Or maybe that's narcissism speaking -according to an article I scanned this morning over breakfast, the only thing keeping pace with the growth of narcissism in our society is the obesity epidemic. (Possible NY Resolution: stop reading).
So basically it's a giant, f*ck you, you're one year closer to death and so is everyone you love and also you are all fat.
Well played, universe, well played.
When presented with a universe-style fait accompli -or a person who is much, much better than you at pool- you have two choices. You can succumb, a gentlewoman to the end, dabbing on a chalk-colored smile as you dribble your balls, one by one, into the pockets (wait, who's winning here? Possible NY resolution: figure out what the heck is going on in pool).

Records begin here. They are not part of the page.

### config.mk
export PLATFORM = sky130hd
export DESIGN_NAME = utopia_tx_scheduler
export DESIGN_NICKNAME = d
export VERILOG_FILES = /design/src/rtl/utopia_tx_scheduler.sv
export SDC_FILE = /design/constraint.sdc
export NUM_CORES = 1
export LEC_CHECK = 0
export ABC_AREA = 1
export BUFFER_PORTS_ARGS = -buffer_cell sky130_fd_sc_hd__buf_2
export CAP_MARGIN = 20
export CORE_AREA = 2 2 92 94
export DETAILED_ROUTE_END_ITERATION = 7
export DIE_AREA = 0 0 94 96
export HOLD_SLACK_MARGIN = 0.06
export PLACE_DENSITY = 0.53
export SLEW_MARGIN = 20
export SYNTH_ARGS = -nofsm -noshare
export SYNTH_HDL_FRONTEND = slang
export SYNTH_SLANG_ARGS = --single-unit
export TNS_END_PERCENT = 20
### constraint.sdc
create_clock -name clk_in -period 2.8 [get_ports clk_in]
set_input_delay 0.28 -clock clk_in [delete_from_list [all_inputs] [get_ports clk_in]]
set_output_delay 0.28 -clock clk_in [all_outputs]
set_load 0.02 [all_outputs]
### src/rtl/utopia_tx_scheduler.sv
// Round-robin scheduler that shares one UTOPIA-1 ATM transmitter among
// NUM_SRC cell sources. It grants one source, drives the valid/ready
// handshake, steers the external cell mux and counts completed cells.
//
// Handshake with the transmitter (tx_valid out, tx_ready in):
//   The transmitter idles with tx_ready=1. A cell is offered by holding
//   tx_valid=1 until tx_ready is seen low (accepted); tx_valid then drops.
//   tx_ready stays low while the 53 bytes go out, rises when the cell is
//   sent, dips low for one cycle and returns high. Only after that final
//   rise is the cell counted done and the grant released.
`timescale 1ns/1ps
module utopia_tx_scheduler #(
  parameter int NUM_SRC = 4,
  parameter int SEL_W   = $clog2(NUM_SRC),
  parameter int TMO_CYC = 1024,
  parameter int CNT_W   = 16
) (
  input  logic               clk_in,
  input  logic               reset,
  input  logic [NUM_SRC-1:0] req,
  output logic [NUM_SRC-1:0] gnt,
  output logic [SEL_W-1:0]   cell_sel,
  output logic [NUM_SRC-1:0] src_done,
  output logic               tx_valid,
  input  logic               tx_ready,
  output logic               tmo_err,
  output logic [CNT_W-1:0]   cells_sent,
  output logic [2:0]         fsm_state
);

  typedef enum logic [2:0] {
    IDLE    = 3'd0,
    GRANT   = 3'd1,
    ACCEPT  = 3'd2,
    SETTLE  = 3'd3,
    RECOVER = 3'd4
  } state_t;

  localparam int WD_W = $clog2(TMO_CYC);

  state_t           state;
  logic [SEL_W-1:0] rr_ptr;
  logic [WD_W-1:0]  wdog;
  logic [SEL_W-1:0] cand;
  logic [SEL_W-1:0] pick_idx;
  logic             pick_ok;
  logic [SEL_W-1:0] next_ptr;
  logic             advance;
  logic             timeout;

  // State is exported for observation.
  assign fsm_state = state;

  // Pointer position just past the current winner, wrapping at NUM_SRC.
  assign next_ptr = (cell_sel == SEL_W'(NUM_SRC - 1)) ? '0 : cell_sel + 1'b1;

  // Watchdog expiry in any busy phase.
  assign timeout = (state != IDLE) && (wdog == WD_W'(TMO_CYC - 1));

  // Round-robin search: first set request at or above rr_ptr, with wrap.
  always_comb begin
    cand     = '0;
    pick_ok  = 1'b0;
    pick_idx = '0;
    for (int i = 0; i < NUM_SRC; i++) begin
      cand = SEL_W'((int'(rr_ptr) + i) % NUM_SRC);
      if (!pick_ok && req[cand]) begin
        pick_ok  = 1'b1;
        pick_idx = cand;
      end
    end
  end

  // Phase exit condition seen on tx_ready for each busy state.
  always_comb begin
    advance = 1'b0;
    case (state)
      GRANT:   advance = tx_valid && !tx_ready;
      ACCEPT:  advance = tx_ready;
      SETTLE:  advance = !tx_ready;
      RECOVER: advance = tx_ready;
      default: advance = 1'b0;
    endcase
  end

  // Scheduler FSM with registered outputs and per-phase watchdog.
  always_ff @(posedge clk_in or posedge reset) begin
    if (reset) begin
      state      <= IDLE;
      gnt        <= '0;
      cell_sel   <= '0;
      src_done   <= '0;
      tx_valid   <= 1'b0;
      tmo_err    <= 1'b0;
      cells_sent <= '0;
      rr_ptr     <= '0;
      wdog       <= '0;
    end else begin
      src_done <= '0;
      tmo_err  <= 1'b0;
      if (state == IDLE) begin
        wdog <= '0;
        // Arbitrate only while the transmitter is idle.
        if (pick_ok && tx_ready) begin
          gnt      <= NUM_SRC'(1) << pick_idx;
          cell_sel <= pick_idx;
          state    <= GRANT;
        end
      end else if (advance) begin
        wdog <= '0;
        case (state)
          GRANT: begin
            tx_valid <= 1'b0;
            state    <= ACCEPT;
          end
          ACCEPT:  state <= SETTLE;
          SETTLE:  state <= RECOVER;
          default: begin
            src_done   <= gnt;
            cells_sent <= cells_sent + 1'b1;
            gnt        <= '0;
            rr_ptr     <= next_ptr;
            state      <= IDLE;
          end
        endcase
      end else if (timeout) begin
        // Abort: release the grant without counting the cell.
        tmo_err  <= 1'b1;
        tx_valid <= 1'b0;
        gnt      <= '0;
        rr_ptr   <= next_ptr;
        wdog     <= '0;
        state    <= IDLE;
      end else begin
        wdog <= wdog + 1'b1;
        if (state == GRANT) begin
          tx_valid <= 1'b1;
        end
      end
    end
  end

endmodule

==> results.sh <==
export IMPL_first_pass_iters=4
export IMPL_maxCapViolCount=0
export IMPL_syn_avg_cell_area_um2=8.26
export IMPL_fp_dieH_um=96
export IMPL_status="completed"
export IMPL_setup_slack_ns=0.975
export IMPL_cts_sinks=43
export IMPL_cts_hold_repair_buffers=0
export IMPL_syn_num_nets=284
export IMPL_start_util_pct=28.1
export IMPL_max_slew_margin_rel_pct=41.1
export IMPL_rsz0062_at_grt="no"
export IMPL_cp_start_kind="flip-flop"
export IMPL_grt_first_pass_wirelength_mm=7.78
export IMPL_grt_overflow_total=0
export IMPL_root_buffer="clkbuf_8"
export IMPL_cp_end_kind="flip-flop"
export IMPL_switchingPower_uw=980
export IMPL_wl_mm=4.44
export IMPL_synth_seq_cells=43
export IMPL_internal_power_mw=1.20
export IMPL_drt_iter0_drc=61
export IMPL_cts_resized=0
export IMPL_synth_top_family_by_area="simple AND/OR/NAND/NOR gates"
export IMPL_synthMuxAreaShare_pct=0
export IMPL_num_antenna_cells=0
export IMPL_synth_edf_count=0
export IMPL_fin_hold_ws_ns=0.0576
export IMPL_fmax_mhz=548
export IMPL_async_reset_ff_share_pct=100
export IMPL_rows=33
export IMPL_slew_violations=0
export IMPL_min_period_over_period_pct=65.2
export IMPL_final_net_count=327
export IMPL_skew_ns=0.0121
export IMPL_grt_max_degree=26
export IMPL_powerDensity_mw_per_mm2=822
export IMPL_grt_pass1_vias=1734
export IMPL_synthTopCellsByArea="dfrtp_1 48%, nand2_1 12%, inv_1 5.5%, nor2_1 5.5%, xor2_1 5.4%"
export IMPL_swShare_pct=44.8
export IMPL_grt_total_usage_pct=10.9
export IMPL_setup_viol_count_final=0
export IMPL_core_area_mm2=0.00805
export IMPL_cts_tree="done"
export IMPL_worst_pin_slew_ns=0.878
export IMPL_cp_max_fo=11
export IMPL_syn2layout_area_growth_pct=17.5
export IMPL_synth_compound_area_share_pct=3.92
export IMPL_chipWidth_um=94
export IMPL_arrival_ns=2.01
export IMPL_yosys_area_share_simple_pct=32.6
export IMPL_n_fill_cell=876
export IMPL_drc_errors=0
export IMPL_path_class="flip-flop to flip-flop"
export IMPL_yosysTopAreaCell="dfrtp_1"
export IMPL_peakVddDrop_uv=310
export IMPL_finalCriticalPeriod_ns=1.83
export IMPL_io_pins=38
export IMPL_numCtsBuffers=5
export IMPL_ys_seq_area_share_pct=47.5
export IMPL_setup_tns_ns=0
export IMPL_cts_clk_slew_worst_paths_ns=0.09
export IMPL_die_area_mm2=0.00902
export IMPL_yosysUniqueCellTypes=30
export IMPL_ys_flop_type="dfrtp_1"
export IMPL_synthAdderAreaFrac_pct=1.66
export IMPL_holdCritPathClass="input pin to async pin"
export IMPL_cts_buffer_depth=2
export IMPL_routabilityCongestion=0.838
export IMPL_drtAntennaViolNets=0
export IMPL_htreeDepth=2
export IMPL_synth_common_cells="71 x nand2_1, 43 x dfrtp_1, 33 x inv_1, 33 x nor2_1, 16 x nand3_1"
export IMPL_dpl_hpwl_mm=3.50
export IMPL_power_frac_comb_pct=42.3
export IMPL_antenna_found_initial=0
export IMPL_post_cts_buffers=0
export IMPL_vias_per_cell=4.36
export IMPL_hold_violations=0
export IMPL_port_buffers=37
export IMPL_drive_above_1_share_pct=23.6
export IMPL_dr_total_vias=1843
export IMPL_worstPathRequired_ns=2.99
export IMPL_synth_cells=274
export IMPL_synth_most_common_cell="nand2_1"
export IMPL_clock_latency_ns=0.30
export IMPL_syn_area_mm2=0.00226
export IMPL_wl_per_cell_um=10.5
export IMPL_synth_top_cell_area_share_pct=47.5
export IMPL_clkPwrFrac_pct=18.1
export IMPL_synth_xor_area_share_pct=6.97
export IMPL_preCtsSetupSlack_ns=0.966
export IMPL_ys_warn_count=0
export IMPL_seqPwrFrac_pct=39.6
export IMPL_power_leakage_nw=1.43
[sequential cells by signal (all words and copies together) (netlist names)]
signal / cells
cell_sel: 2
cells_sent: 16
fsm_state: 3
gnt: 4
rr_ptr: 2
src_done: 4
tmo_err: 1
tx_valid: 1
wdog: 10
[kinds of logic (layout without fill, tap and decap cells)]
kind of cell	after synthesis	in the layout
xor+xnor	18	18
simple gates	154	154
buf+inv	40	84
fa+ha+maj	3	3
flops	43	43
compound gates	16	16
[area by class of cell]
| cell class | instances | area, µm² | area share (%) |
|---|---|---|---|
| Tap cell | 105 | 131 | 4.94 |
| Sequential cell | 43 | 1080 | 40.5 |
| Clock buffer | 5 | 68.8 | 2.59 |
| Clock inverter | 3 | 25.0 | 0.941 |
| Multi-Input combinational cell | 191 | 1020 | 38.4 |
| Timing Repair Buffer | 38 | 193 | 7.25 |
| Inverter | 38 | 143 | 5.36 |
[worst max-delay path, stage by stage, from the launching register on]
cell and delay [ns]:
dfrtp_1 0.42, inv_1 0.15, nand4_2 0.31, inv_2 0.19, nand2_1 0.12, nor2_2 0.13
nand3_1 0.13, nor2_2 0.12, nand2_1 0.06, nand2_1 0.05, nand2_1 0.04
[placed cells by master (no fill, tap or decap), types with 3 or more instances in the layout]
master / synthesis / final
nand3_2: 4 / 4
nor2_1: 33 / 33
nand3_1: 16 / 16
nand2_4: 4 / 4
o21ai_0: 6 / 6
ha_1: 3 / 3
nand4_1: 5 / 5
inv_2: 5 / 5
clkbuf_8: 0 / 5
inv_1: 33 / 32
buf_2: 0 / 37
o21ai_1: 4 / 4
dfrtp_1: 43 / 43
nand2_2: 5 / 5
xnor2_1: 4 / 4
nand2_1: 71 / 71
nor3_1: 3 / 3
xor2_1: 14 / 14
nor2_2: 5 / 5
[final timing paths]
path,start,endpoint,slack (ns),cells past startpoint
setup / recovery,fsm_state[0],cells_sent[15],0.97,10
min in group clk_in,tx_ready,fsm_state[1],0.40,4
setup reg to reg,fsm_state[0],cells_sent[15],0.97,10
max in group asynchronous,reset,cells_sent[8],2.04,3
hold reg to reg,cells_sent[15],cells_sent[15],0.50,2
hold / removal,reset,wdog[5],0.06,2
[through the flow]
step	instance area [µm²]	instances	util [%]	total power, mW
6_report	2660	423	33.0	2.18
2_1_floorplan	2260	274	-	1.57
4_1_cts	2660	423	33.0	2.22
5_1_grt	2660	423	33.0	2.39
3_3_place_gp	2560	415	31.9	1.81
3_5_place_dp	2560	415	31.9	1.81
[power by group through the flow]
stage,logic [mW],registers (mW),clock network [mW]
2_1_floorplan,0.643,0.931,0
3_3_place_gp,0.927,0.881,0
3_5_place_dp,0.932,0.881,0
4_1_cts,0.937,0.870,0.411
5_1_grt,1.07,0.891,0.435
6_report,0.923,0.866,0.396
[metal layers]
metal / track usage (%) / part of all wire, % / vias up
li1: - / - / 940
met1: 14.5 / 46 / 858
met2: 17.6 / 47 / 40
met3: 2.90 / 5.6 / 5
met4: 3.26 / 0.99 / 0
met5: 0 / 0 / -
(Power assumes the default switching activity.)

Or, you can unclench your jaw, unloose a tigery howl, and slam that eight ball where the sun don't shine. (Possible NY resolution: do not assemble metaphors without instructions. Or Ikea furniture. Gingerbread houses also.)
For whatever reason (genetics, narcissism, crotchetiness, bad at pool), I prefer the contrarian approach. Dylan Thomas, Walter Matthau, Oscar the Grouch: these are people, my partners in perversity, and we'll be damned if we go gently into the good night or 2013 or Walmart. Rage, rage against the dying of the light! (Possible NY resolution: order lightbulbs online.)

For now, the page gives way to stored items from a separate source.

### src/rtl/seven_segment_capture.sv
// ---------------------------------------------------------------------------
// seven_segment_capture
//   Receive side of a 4-digit multiplexed seven-segment display. Samples the
//   active-low anode strobes and segment lines, decodes each stable digit back
//   to a BCD nibble and emits a 16-bit frame once all four digits are captured.
//
//   Optional build macro: SEG_CAPTURE_HEX_EN -- also decode A..F glyphs.
//
// Parameters
//   SETTLE_CYCLES  consecutive identical valid samples to accept a digit (1..15)
// Ports
//   clk          system clock, posedge
//   rst_n        synchronous reset, active-low
//   seg_in[6:0]  segment lines, active-low, bit0=a .. bit6=g
//   an_in[3:0]   anode strobes, active-low, 1110=digit0 .. 0111=digit3
//   data_out     last complete frame, digit k at [4k+3:4k]
//   digit_err    per-digit decode error for the frame in data_out
//   frame_valid  one-cycle pulse when data_out/digit_err update
//   proto_err    sticky multi-hot anode flag, cleared only by reset
// ---------------------------------------------------------------------------
module seven_segment_capture #(
  parameter int unsigned SETTLE_CYCLES = 2
) (
  input  logic        clk,
  input  logic        rst_n,
  input  logic [6:0]  seg_in,
  input  logic [3:0]  an_in,
  output logic [15:0] data_out,
  output logic [3:0]  digit_err,
  output logic        frame_valid,
  output logic        proto_err
);

  localparam logic [3:0] LP_SETTLE = 4'(SETTLE_CYCLES);

  logic [3:0]  r_s_an;
  logic [6:0]  r_s_seg;
  logic [3:0]  r_prev_an;
  logic [6:0]  r_prev_seg;
  logic [3:0]  r_cnt;
  logic        r_acc_done;
  logic [3:0]  r_mask;
  logic [15:0] r_sh_data;
  logic [3:0]  r_sh_err;

  logic        w_valid;
  logic        w_bad;
  logic [1:0]  w_idx;
  logic        w_same;
  logic        w_an_changed;
  logic [3:0]  w_cnt_next;
  logic        w_accept;
  logic        w_frame;
  logic [3:0]  w_mask_next;
  logic [4:0]  w_dec;

  // Returns {error, nibble}.
  function automatic logic [4:0] f_decode(input logic [6:0] seg);
    logic [4:0] res;
    res = {1'b1, 4'hF};
    case (seg)
      7'h40: res = {1'b0, 4'h0};
      7'h79: res = {1'b0, 4'h1};
      7'h24: res = {1'b0, 4'h2};
      7'h30: res = {1'b0, 4'h3};
      7'h19: res = {1'b0, 4'h4};
      7'h12: res = {1'b0, 4'h5};
      7'h02: res = {1'b0, 4'h6};
      7'h78: res = {1'b0, 4'h7};
      7'h00: res = {1'b0, 4'h8};
      7'h10: res = {1'b0, 4'h9};
`ifdef SEG_CAPTURE_HEX_EN
      7'h08: res = {1'b0, 4'hA};
      7'h03: res = {1'b0, 4'hB};
      7'h46: res = {1'b0, 4'hC};
      7'h21: res = {1'b0, 4'hD};
      7'h06: res = {1'b0, 4'hE};
      7'h0E: res = {1'b0, 4'hF};
`else
`endif
      default: res = {1'b1, 4'hF};
    endcase
    return res;
  endfunction

  always_comb begin
    w_valid = 1'b1;
    w_idx   = 2'd0;
    case (r_s_an)
      4'b1110: w_idx = 2'd0;
      4'b1101: w_idx = 2'd1;
      4'b1011: w_idx = 2'd2;
      4'b0111: w_idx = 2'd3;
      default: w_valid = 1'b0;
    endcase
  end

  assign w_bad        = !w_valid && (r_s_an != 4'b1111);
  assign w_same       = ({r_s_an, r_s_seg} == {r_prev_an, r_prev_seg});
  assign w_an_changed = (r_s_an != r_prev_an);
  assign w_dec        = f_decode(r_s_seg);
  assign w_frame      = (r_mask == 4'b1111);

  always_comb begin
    w_cnt_next = 4'd0;
    if (w_valid && w_same)
      w_cnt_next = (r_cnt == LP_SETTLE) ? r_cnt : 4'(r_cnt + 4'd1);
    else if (w_valid)
      w_cnt_next = 4'd1;
  end

  // The done flag only blocks a re-accept within the same strobe window; a new
  // anode value starts a fresh window even when SETTLE_CYCLES is 1.
  assign w_accept = w_valid && (w_cnt_next == LP_SETTLE) &&
                    (!r_acc_done || w_an_changed);

  // Frame completion clears the mask first so a coincident accept lands in
  // the next frame.
  always_comb begin
    w_mask_next = r_mask;
    if (w_frame || w_bad)
      w_mask_next = '0;
    if (w_accept)
      w_mask_next[w_idx] = 1'b1;
  end

  always_ff @(posedge clk) begin
    if (!rst_n) begin
      r_s_an      <= '1;
      r_s_seg     <= '1;
      r_prev_an   <= '1;
      r_prev_seg  <= '1;
      r_cnt       <= '0;
      r_acc_done  <= 1'b0;
      r_mask      <= '0;
      r_sh_data   <= '0;
      r_sh_err    <= '0;
      data_out    <= '0;
      digit_err   <= '0;
      frame_valid <= 1'b0;
      proto_err   <= 1'b0;
    end else begin
      r_s_an     <= an_in;
      r_s_seg    <= seg_in;
      r_prev_an  <= r_s_an;
      r_prev_seg <= r_s_seg;
      r_cnt      <= w_cnt_next;
      r_mask     <= w_mask_next;

      if (w_accept)
        r_acc_done <= 1'b1;
      else if (!w_valid || w_an_changed)
        r_acc_done <= 1'b0;

      if (w_accept) begin
        r_sh_data[{w_idx, 2'b00} +: 4] <= w_dec[3:0];
        r_sh_err[w_idx]                <= w_dec[4];
      end

      frame_valid <= w_frame;
      if (w_frame) begin
        data_out  <= r_sh_data;
        digit_err <= r_sh_err;
      end

      if (w_bad)
        proto_err <= 1'b1;
    end
  end

endmodule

In recent years, I've tried to surrender gracefully. But 2012 is almost gone, and I'm not going to take it anymore, time, you hear me?
Or, of course I am going to take it, but I'm not going to like it!
Take that, universe! And by "that" I mean my pool cue. It's not like I knew what to do with it.
Just don't take anything more. Not yet. Please.
Though wise men at their end know dark is right,
Because their words had forked no lightning they
Do not go gentle into that good night.